The security risks occur primarily at two levels: at the virtual machine manager (VMM) layer where the host OS resides, and at the virtual machine instance layer where the guest OSes reside. Misconfiguration can occur in both layers that would allow security risks to be uncontrolled and unmitigated.
The fact is that when done manually, setting configurations properly is tedious, slow and error-prone. As information security practitioners, our goal should be to ensure that all configuration settings at the VMM and guest OS layers are properly defined, implemented and verified. There’s already lots of great guidance on how to do this from respected third parties and vendors, including Center for Internet Security, VMware, and so forth.

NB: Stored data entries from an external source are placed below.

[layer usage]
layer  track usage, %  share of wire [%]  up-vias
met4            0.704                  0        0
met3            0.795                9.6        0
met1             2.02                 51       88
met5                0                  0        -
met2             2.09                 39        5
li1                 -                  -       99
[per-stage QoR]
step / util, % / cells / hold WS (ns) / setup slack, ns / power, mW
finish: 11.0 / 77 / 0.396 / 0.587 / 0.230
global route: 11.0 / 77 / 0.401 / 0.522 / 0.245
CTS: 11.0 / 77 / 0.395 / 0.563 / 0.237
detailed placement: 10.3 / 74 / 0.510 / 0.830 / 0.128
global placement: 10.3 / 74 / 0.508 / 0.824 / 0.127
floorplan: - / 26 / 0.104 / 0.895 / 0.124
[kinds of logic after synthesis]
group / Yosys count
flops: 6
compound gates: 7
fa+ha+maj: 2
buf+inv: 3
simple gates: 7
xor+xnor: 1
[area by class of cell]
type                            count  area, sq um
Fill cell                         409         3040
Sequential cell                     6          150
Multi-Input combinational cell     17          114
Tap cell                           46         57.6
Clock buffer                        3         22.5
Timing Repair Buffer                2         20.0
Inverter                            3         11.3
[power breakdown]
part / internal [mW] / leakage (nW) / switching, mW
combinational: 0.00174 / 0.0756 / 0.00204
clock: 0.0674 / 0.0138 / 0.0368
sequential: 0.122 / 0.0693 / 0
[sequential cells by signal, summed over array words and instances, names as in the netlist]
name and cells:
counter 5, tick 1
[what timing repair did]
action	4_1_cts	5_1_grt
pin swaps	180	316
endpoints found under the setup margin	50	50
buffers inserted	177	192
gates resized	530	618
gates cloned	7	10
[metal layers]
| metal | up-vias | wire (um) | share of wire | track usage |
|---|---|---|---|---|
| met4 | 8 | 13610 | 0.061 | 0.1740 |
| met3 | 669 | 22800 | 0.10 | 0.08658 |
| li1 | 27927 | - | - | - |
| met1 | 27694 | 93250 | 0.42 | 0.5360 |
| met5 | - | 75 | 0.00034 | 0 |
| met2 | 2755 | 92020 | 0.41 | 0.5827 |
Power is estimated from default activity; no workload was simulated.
==> /design/flow/design.v <==
`timescale 1ns / 1ps
module stickit(
    input wire CLK,
    input wire [31:0] VALUE,
    output reg [7:0] S 
    );
    reg [2:0] led;
    reg [2:0] led_next;
    localparam [2:0] 
        led1 = 0,
        led2 = 1,
        led3 = 2,
        led4 = 3,
        led5 = 4,
        led6 = 5,
        led7 = 6,
        led8 = 7;
    localparam d0 = 7'bZ000000;
    localparam d1 = 7'bZZZZ00Z;
    localparam d2 = 7'b0Z00Z00;
    localparam d3 = 7'b0ZZ0000;
    localparam d4 = 7'b00ZZ00Z;
    localparam d5 = 7'b00Z00Z0;
    localparam d6 = 7'b00000Z0;
    localparam d7 = 7'bZZZZ000;
    localparam d8 = 7'b0000000;
    localparam d9 = 7'b00Z0000;
    localparam da = 7'b000Z000;
    localparam db = 7'b00000ZZ;
    localparam dc = 7'bZ000ZZ0;
    localparam dd = 7'b0Z0000Z;
    localparam de = 7'b0000ZZ0;
    localparam df = 7'b000ZZZ0;
    always @ (posedge CLK)
    begin
        begin
            led <= led_next;
        end
    end
    always @ (*)
    begin
        case (led)
            led1: led_next = led2;
            led2: led_next = led3;
            led3: led_next = led4;
            led4: led_next = led5;
            led5: led_next = led6;
            led6: led_next = led7;
            led7: led_next = led8;
            led8: led_next = led1;
            default: led_next = led1;
        endcase
    end
    reg [3:0] sval;
    always @ (*)
    begin
        case (led)
            led1: sval = VALUE[3:0];
            led2: sval = VALUE[7:4];
            led3: sval = VALUE[11:8];
            led4: sval = VALUE[15:12];
            led5: sval = VALUE[19:16];
            led6: sval = VALUE[23:20];
            led7: sval = VALUE[27:24];
            led8: sval = VALUE[31:28];
        endcase
    end
    always @ (posedge CLK)
    begin
        case (led)
            led1: 
            begin
                case (sval)
                    0: S <= {d0[6:0], 1'b1};
                    1: S <= {d1[6:0], 1'b1};
                    2: S <= {d2[6:0], 1'b1};
                    3: S <= {d3[6:0], 1'b1};
                    4: S <= {d4[6:0], 1'b1};
                    5: S <= {d5[6:0], 1'b1};
                    6: S <= {d6[6:0], 1'b1};
                    7: S <= {d7[6:0], 1'b1};
                    8: S <= {d8[6:0], 1'b1};
                    9: S <= {d9[6:0], 1'b1};
                    10: S <= {da[6:0], 1'b1};
                    11: S <= {db[6:0], 1'b1};
                    12: S <= {dc[6:0], 1'b1};
                    13: S <= {dd[6:0], 1'b1};
                    14: S <= {de[6:0], 1'b1};
                    15: S <= {df[6:0], 1'b1};
                endcase
            end
            led2:
            begin
                case (sval)
                    0: S <= {d0[6:1], 1'b1, d0[0:0]};
                    1: S <= {d1[6:1], 1'b1, d1[0:0]};
                    2: S <= {d2[6:1], 1'b1, d2[0:0]};
                    3: S <= {d3[6:1], 1'b1, d3[0:0]};
                    4: S <= {d4[6:1], 1'b1, d4[0:0]};
                    5: S <= {d5[6:1], 1'b1, d5[0:0]};
                    6: S <= {d6[6:1], 1'b1, d6[0:0]};
                    7: S <= {d7[6:1], 1'b1, d7[0:0]};
                    8: S <= {d8[6:1], 1'b1, d8[0:0]};
                    9: S <= {d9[6:1], 1'b1, d9[0:0]};
                    10: S <= {da[6:1], 1'b1, da[0:0]};
                    11: S <= {db[6:1], 1'b1, db[0:0]};
                    12: S <= {dc[6:1], 1'b1, dc[0:0]};
                    13: S <= {dd[6:1], 1'b1, dd[0:0]};
                    14: S <= {de[6:1], 1'b1, de[0:0]};
                    15: S <= {df[6:1], 1'b1, df[0:0]};
                endcase
            end
            led3:
            begin
                case (sval)
                    0: S <= {d0[6:2], 1'b1, d0[1:0]};
                    1: S <= {d1[6:2], 1'b1, d1[1:0]};
                    2: S <= {d2[6:2], 1'b1, d2[1:0]};
                    3: S <= {d3[6:2], 1'b1, d3[1:0]};
                    4: S <= {d4[6:2], 1'b1, d4[1:0]};
                    5: S <= {d5[6:2], 1'b1, d5[1:0]};
                    6: S <= {d6[6:2], 1'b1, d6[1:0]};
                    7: S <= {d7[6:2], 1'b1, d7[1:0]};
                    8: S <= {d8[6:2], 1'b1, d8[1:0]};
                    9: S <= {d9[6:2], 1'b1, d9[1:0]};
                    10: S <= {da[6:2], 1'b1, da[1:0]};
                    11: S <= {db[6:2], 1'b1, db[1:0]};
                    12: S <= {dc[6:2], 1'b1, dc[1:0]};
                    13: S <= {dd[6:2], 1'b1, dd[1:0]};
                    14: S <= {de[6:2], 1'b1, de[1:0]};
                    15: S <= {df[6:2], 1'b1, df[1:0]};
                endcase
            end
            led4:
            begin
                case (sval)
                    0: S <= {d0[6:3], 1'b1, d0[2:0]};
                    1: S <= {d1[6:3], 1'b1, d1[2:0]};
                    2: S <= {d2[6:3], 1'b1, d2[2:0]};
                    3: S <= {d3[6:3], 1'b1, d3[2:0]};
                    4: S <= {d4[6:3], 1'b1, d4[2:0]};
                    5: S <= {d5[6:3], 1'b1, d5[2:0]};
                    6: S <= {d6[6:3], 1'b1, d6[2:0]};
                    7: S <= {d7[6:3], 1'b1, d7[2:0]};
                    8: S <= {d8[6:3], 1'b1, d8[2:0]};
                    9: S <= {d9[6:3], 1'b1, d9[2:0]};
                    10: S <= {da[6:3], 1'b1, da[2:0]};
                    11: S <= {db[6:3], 1'b1, db[2:0]};
                    12: S <= {dc[6:3], 1'b1, dc[2:0]};
                    13: S <= {dd[6:3], 1'b1, dd[2:0]};
                    14: S <= {de[6:3], 1'b1, de[2:0]};
                    15: S <= {df[6:3], 1'b1, df[2:0]};
                endcase
            end
            led5:
            begin
                case (sval)
                    0: S <= {d0[6:4], 1'b1, d0[3:0]};
                    1: S <= {d1[6:4], 1'b1, d1[3:0]};
                    2: S <= {d2[6:4], 1'b1, d2[3:0]};
                    3: S <= {d3[6:4], 1'b1, d3[3:0]};
                    4: S <= {d4[6:4], 1'b1, d4[3:0]};
                    5: S <= {d5[6:4], 1'b1, d5[3:0]};
                    6: S <= {d6[6:4], 1'b1, d6[3:0]};
                    7: S <= {d7[6:4], 1'b1, d7[3:0]};
                    8: S <= {d8[6:4], 1'b1, d8[3:0]};
                    9: S <= {d9[6:4], 1'b1, d9[3:0]};
                    10: S <= {da[6:4], 1'b1, da[3:0]};
                    11: S <= {db[6:4], 1'b1, db[3:0]};
                    12: S <= {dc[6:4], 1'b1, dc[3:0]};
                    13: S <= {dd[6:4], 1'b1, dd[3:0]};
                    14: S <= {de[6:4], 1'b1, de[3:0]};
                    15: S <= {df[6:4], 1'b1, df[3:0]};
                endcase
            end
            led6:
            begin
                case (sval)
                    0: S <= {d0[6:5], 1'b1, d0[4:0]};
                    1: S <= {d1[6:5], 1'b1, d1[4:0]};
                    2: S <= {d2[6:5], 1'b1, d2[4:0]};
                    3: S <= {d3[6:5], 1'b1, d3[4:0]};
                    4: S <= {d4[6:5], 1'b1, d4[4:0]};
                    5: S <= {d5[6:5], 1'b1, d5[4:0]};
                    6: S <= {d6[6:5], 1'b1, d6[4:0]};
                    7: S <= {d7[6:5], 1'b1, d7[4:0]};
                    8: S <= {d8[6:5], 1'b1, d8[4:0]};
                    9: S <= {d9[6:5], 1'b1, d9[4:0]};
                    10: S <= {da[6:5], 1'b1, da[4:0]};
                    11: S <= {db[6:5], 1'b1, db[4:0]};
                    12: S <= {dc[6:5], 1'b1, dc[4:0]};
                    13: S <= {dd[6:5], 1'b1, dd[4:0]};
                    14: S <= {de[6:5], 1'b1, de[4:0]};
                    15: S <= {df[6:5], 1'b1, df[4:0]};
                endcase
            end
            led7:
            begin
                case (sval)
                    0: S <= {d0[6:6], 1'b1, d0[5:0]};
                    1: S <= {d1[6:6], 1'b1, d1[5:0]};
                    2: S <= {d2[6:6], 1'b1, d2[5:0]};
                    3: S <= {d3[6:6], 1'b1, d3[5:0]};
                    4: S <= {d4[6:6], 1'b1, d4[5:0]};
                    5: S <= {d5[6:6], 1'b1, d5[5:0]};
                    6: S <= {d6[6:6], 1'b1, d6[5:0]};
                    7: S <= {d7[6:6], 1'b1, d7[5:0]};
                    8: S <= {d8[6:6], 1'b1, d8[5:0]};
                    9: S <= {d9[6:6], 1'b1, d9[5:0]};
                    10: S <= {da[6:6], 1'b1, da[5:0]};
                    11: S <= {db[6:6], 1'b1, db[5:0]};
                    12: S <= {dc[6:6], 1'b1, dc[5:0]};
                    13: S <= {dd[6:6], 1'b1, dd[5:0]};
                    14: S <= {de[6:6], 1'b1, de[5:0]};
                    15: S <= {df[6:6], 1'b1, df[5:0]};
                endcase
            end
            led8:
            begin
                case (sval)
                    0: S <= {1'b1, d0[6:0]};
                    1: S <= {1'b1, d1[6:0]};
                    2: S <= {1'b1, d2[6:0]};
                    3: S <= {1'b1, d3[6:0]};
                    4: S <= {1'b1, d4[6:0]};
                    5: S <= {1'b1, d5[6:0]};
                    6: S <= {1'b1, d6[6:0]};
                    7: S <= {1'b1, d7[6:0]};
                    8: S <= {1'b1, d8[6:0]};
                    9: S <= {1'b1, d9[6:0]};
                    10: S <= {1'b1, da[6:0]};
                    11: S <= {1'b1, db[6:0]};
                    12: S <= {1'b1, dc[6:0]};
                    13: S <= {1'b1, dd[6:0]};
                    14: S <= {1'b1, de[6:0]};
                    15: S <= {1'b1, df[6:0]};
                endcase
            end
        endcase      
    end
endmodule
==> /design/flow/run.sh <==
#!/bin/bash
# OpenROAD 26Q1-2900-gdf79404cd8, Yosys 0.63+post, stock flow scripts
make -C /OpenROAD-flow-scripts/flow DESIGN_CONFIG=/design/flow/config.mk WORK_HOME=/design/flow/orfs finish
==> /design/flow/config.mk <==
export PLATFORM = sky130hd
export DESIGN_NAME = stickit
export DESIGN_NICKNAME = stickit
export VERILOG_FILES = /design/flow/design.v
export SDC_FILE = /design/flow/constraint.sdc
export NUM_CORES = 4
export LEC_CHECK = 1
export CORE_AREA = 10 10 70 70
export DIE_AREA = 0 0 80 80
==> /design/flow/constraint.sdc <==
current_design stickit

set clk_period 1.2
set clk_io_pct 0.2

create_clock -name clk0 -period $clk_period [get_ports {CLK}]

set non_clock_inputs [all_inputs -no_clocks]
set_input_delay [expr $clk_period * $clk_io_pct] -clock clk0 $non_clock_inputs
set_output_delay [expr $clk_period * $clk_io_pct] -clock clk0 [all_outputs]
==> results_tabular.tex <==
% Implementation results table
\begin{tabular}{lr}
\hline
Metric & Value \\
\hline
\multicolumn{2}{l}{\textbf{Clock tree}} \\
\quad Insertion delay at the late pin of the worst-skew pair & 0.26 ns \\
\quad Number of buffers added by the clock tree synthesis step & 3 \\
\quad Post CTS Setup Buffer Count & 0 \\
\quad Clk sinks & 11 \\
\quad Number of levels in the clock H-tree & 1 \\
\quad Clock transition time at the flip-flop clock pins of the worst setup and hold paths & 0.06 ns \\
\quad Root cell of the clock tree & clkbuf\_4 \\
\quad Maximum root-to-sink buffer count & 2 \\
\quad CTS tree & built \\
\multicolumn{2}{l}{\textbf{Logic synthesis}} \\
\quad Yosys reg bits & 11 \\
\quad Post-Syn Area & 379 µm² \\
\quad Number of standard cells after synthesis & 29 \\
\quad Cell count listed in synth\_stat.txt & 29 \\
\quad Post-synthesis cell type count & 11 \\
\quad Most used flip-flop cell after synthesis & dfxtp\_1 \\
\quad Share of async-settable or async-resettable flops after synthesis & 0\% \\
\quad Max-area cell share & 58.1\% \\
\quad Biggest area cells & dfxtp\_1 58\%, ha\_1 13\%, nor4\_4 5.6\% \\
\quad Total cell area reported by yosys after synthesis & 379 µm² \\
\quad Dominant cell by count in the synthesized netlist & dfxtp\_1 \\
\quad Top post-synthesis cells by count & 11 x dfxtp\_1, 4 x ha\_1, 3 x and2\_1, 3 x nor2b\_1, 2 x inv\_1 \\
\quad Number of enable-type register cells in the synthesized netlist & 0 \\
\quad Largest area contributor in the netlist & dfxtp\_1 \\
\quad Mean post-synth cell area & 13.1 µm² \\
\quad Sequential cell area fraction in the yosys report & 58.1\% \\
\quad Yosys warning total & 16 \\
\multicolumn{2}{l}{\textbf{Routing}} \\
\quad Total vias in the final route & 203 \\
\quad Diode count & 0 \\
\quad Wire length reported by the detailed router & 553 µm \\
\quad First drt pass iteration count & 3 \\
\quad Number of remaining DRC errors & 0 \\
\quad DRC marker count from the first detailed-route iteration & 12 \\
\quad Average via count per standard cell & 2.36 \\
\quad Post-DR wirelength/cell & 6.43 µm \\
\quad Number of nets with antenna violations after detailed routing & 0 \\
\multicolumn{2}{l}{\textbf{STA}} \\
\quad Setup total negative slack & 0 ns \\
\quad Max Freq & 936 MHz \\
\quad Worst Max-Slew Pin Slew & 0.293 ns \\
\quad Total count of max-transition violations in the final report & 0 \\
\quad Final worst path period share & 89.0\% \\
\quad Setup repair after global routing missed its margin & false \\
\quad Max Clock Skew & 0.00223 ns \\
\quad Worst max-slew margin expressed relative to the limit & 80.4\% \\
\quad Final setup violation count & 0 \\
\quad Period minus WS final & 1.07 ns \\
\quad Number of hold violations in the final report & 0 \\
\multicolumn{2}{l}{\textbf{Critical path}} \\
\quad Required time at the endpoint of the critical path & 1.38 ns \\
\quad Stage delay of the slowest cell on the critical path & 0.38 ns \\
\quad CP endpoint kind & register \\
\quad Path type of the worst setup path & reg -> reg \\
\quad Cell chain of the critical path & inv\_1 > ha\_1 > nor4\_4 \\
\quad Arrival time reported for the critical path endpoint & 1.25 ns \\
\quad Startpoint types & register \\
\quad CP Max Fanout & 4 \\
\quad Worst path slowest cell & dfxtp\_1 \\
\multicolumn{2}{l}{\textbf{Global routing}} \\
\quad Number of antenna violations at the first check in global routing & 0 \\
\quad Number of global-route vias before repair & 208 \\
\quad Leftover overflow at the end of global routing & 0 \\
\quad Overall track demand over capacity in global routing & 1.81\% \\
\quad Maximum number of pins on one net before global-route repair & 10 \\
\quad Wire length of the first global-routing pass & 910 µm \\
\multicolumn{2}{l}{\textbf{Flow run}} \\
\quad Log Warnings & 60 \\
\quad Max cap viols & 0 \\
\multicolumn{2}{l}{\textbf{Power and ir drop}} \\
\quad Power density cells & 1170 nW/µm² \\
\quad Pleak & 0.260 nW \\
\quad Peak ir drop on the vdd network & 211 µV \\
\multicolumn{2}{l}{\textbf{Die}} \\
\quad Count of boundary I/O pins & 41 \\
\quad Die Height & 80 µm \\
\quad Starting density of the core & 11.1\% \\
\quad Horizontal extent of the die & 80 µm \\
\quad Area inside the core boundary & 3420 µm² \\
\quad Row count & 21 \\
\quad Die area & 6400 µm² \\
\multicolumn{2}{l}{\textbf{Placed design}} \\
\quad Post-DP HPWL & 434 µm \\
\quad Port Buffers & 8 \\
\quad Placed cell count & 82 \\
\quad RePlAce Congestion & 0.719 \\
\multicolumn{2}{l}{\textbf{Min path}} \\
\quad Type of the tightest min-delay check & reg -> reg \\
\multicolumn{2}{l}{\textbf{Layout}} \\
\quad Fin util & 15.3\% \\
\quad Final standard cell count with taps included and fillers excluded & 86 \\
\quad Signed area change from the synthesized netlist to the final layout & 37.6\% \\
\quad Ratio of cells with drive above 1 in the final layout & 12.5\% \\
\multicolumn{2}{l}{\textbf{Status}} \\
\quad Outcome & completed \\
\hline
\end{tabular}
## metrics by stage
| step | power, mW | hold WS, ns | area [µm²] | setup slack (ns) |
|---|---|---|---|---|
| floorplan | 0.373 | 0.457 | 379 | 0.214 |
| global placement | 0.373 | 0.473 | 505 | 0.177 |
| detailed placement | 0.373 | 0.487 | 505 | 0.130 |
| CTS | 0.620 | 0.515 | 522 | 0.116 |
| global route | 0.647 | 0.538 | 522 | 0.0440 |
| finish | 0.608 | 0.506 | 522 | 0.132 |
## repair_timing
item	4_1_cts	5_1_grt
gates resized	8	0
setup endpoints to repair	8	0
hold buffers	0	0
## worst max-delay path, delay by kind of cell, from the launching register on
family / cells / cell delay [ns]
buffers and inverters: 1 / 0.08
adder cells (fa/ha/maj): 1 / 0.26
AND/OR/NAND/NOR: 1 / 0.26
flip-flops: 1 / 0.38
## kinds of logic (layout without fill, tap and decap cells)
group | count (synthesis) | count (layout) | share of synthesized area [%]
xor gates and xnor gates | 1 | 1 | 2.31
adders and majority gates | 4 | 4 | 13.2
buffers and inverters | 3 | 14 | 4.95
DFF | 11 | 11 | 58.1
muxes | 1 | 1 | 2.64
and+or+nand+nor | 9 | 9 | 18.8
## worst paths after layout
kind                            slack, ns      startpoint  depth (start not counted)              to
worst min-delay path                 0.51  led[0]$_DFF_P_                          1  led[0]$_DFF_P_
worst min register to register       0.51  led[0]$_DFF_P_                          1  led[0]$_DFF_P_
worst max-delay path                 0.13  led[0]$_DFF_P_                          3    S[0]$_DFF_P_
worst max register to register       0.13  led[0]$_DFF_P_                          3    S[0]$_DFF_P_
## layout make-up
cell class	count	area [µm²]
tap	46	57.6
sequential	11	220
fill	385	2890
inverter	2	7.51
multi-input combinational	15	140
clock buffer	4	26.3
timing repair buffer	8	70.1
## state kept, by name (all words and copies together), names as in the netlist
| register | count |
|---|---|
| led | 3 |
| S | 8 |
## cells in the final DEF, fill, tap and decap left out
cell,n
and2_1,3
and2_4,1
clkbuf_1,1
clkbuf_4,3
dfxtp_1,11
dlygate4sd2_1,8
ha_1,4
inv_1,2
mux2i_1,1
nor2_1,1
nor2b_1,3
nor4_4,1
xor2_1,1
## power breakdown
part	leakage, nW	internal [mW]	switching, mW	total [mW]
Combinational	0.157	0	0	0.000000157
Sequential	0.0885	0.365	0	0.365
Clock	0.0150	0.128	0.115	0.244
Total	0.260	0.493	0.115	0.608
## layer usage
layer,GRT usage (%),share of wire (%),vias up,wire length (µm)
li1,-,-,113,-
met1,2.22,42,83,234
met2,2.09,39,7,218
met3,1.82,18,0,100
met4,0.528,0,0,0
met5,0,0,-,0
Power is estimated from default activity; no workload was simulated.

And of course, because we are appropriately paranoid, we must "trust, but verify." This is where you need automated tools to help achieve and maintain known and trusted states, so you can find variance and quickly fix it. Information security will own parts of these settings, but where they don’t, they need to hold the relevant parties accountable for ensuring that their portions of the infrastructure are locked down (e.g., VMM manager, servers, networks, databases, applications, etc.)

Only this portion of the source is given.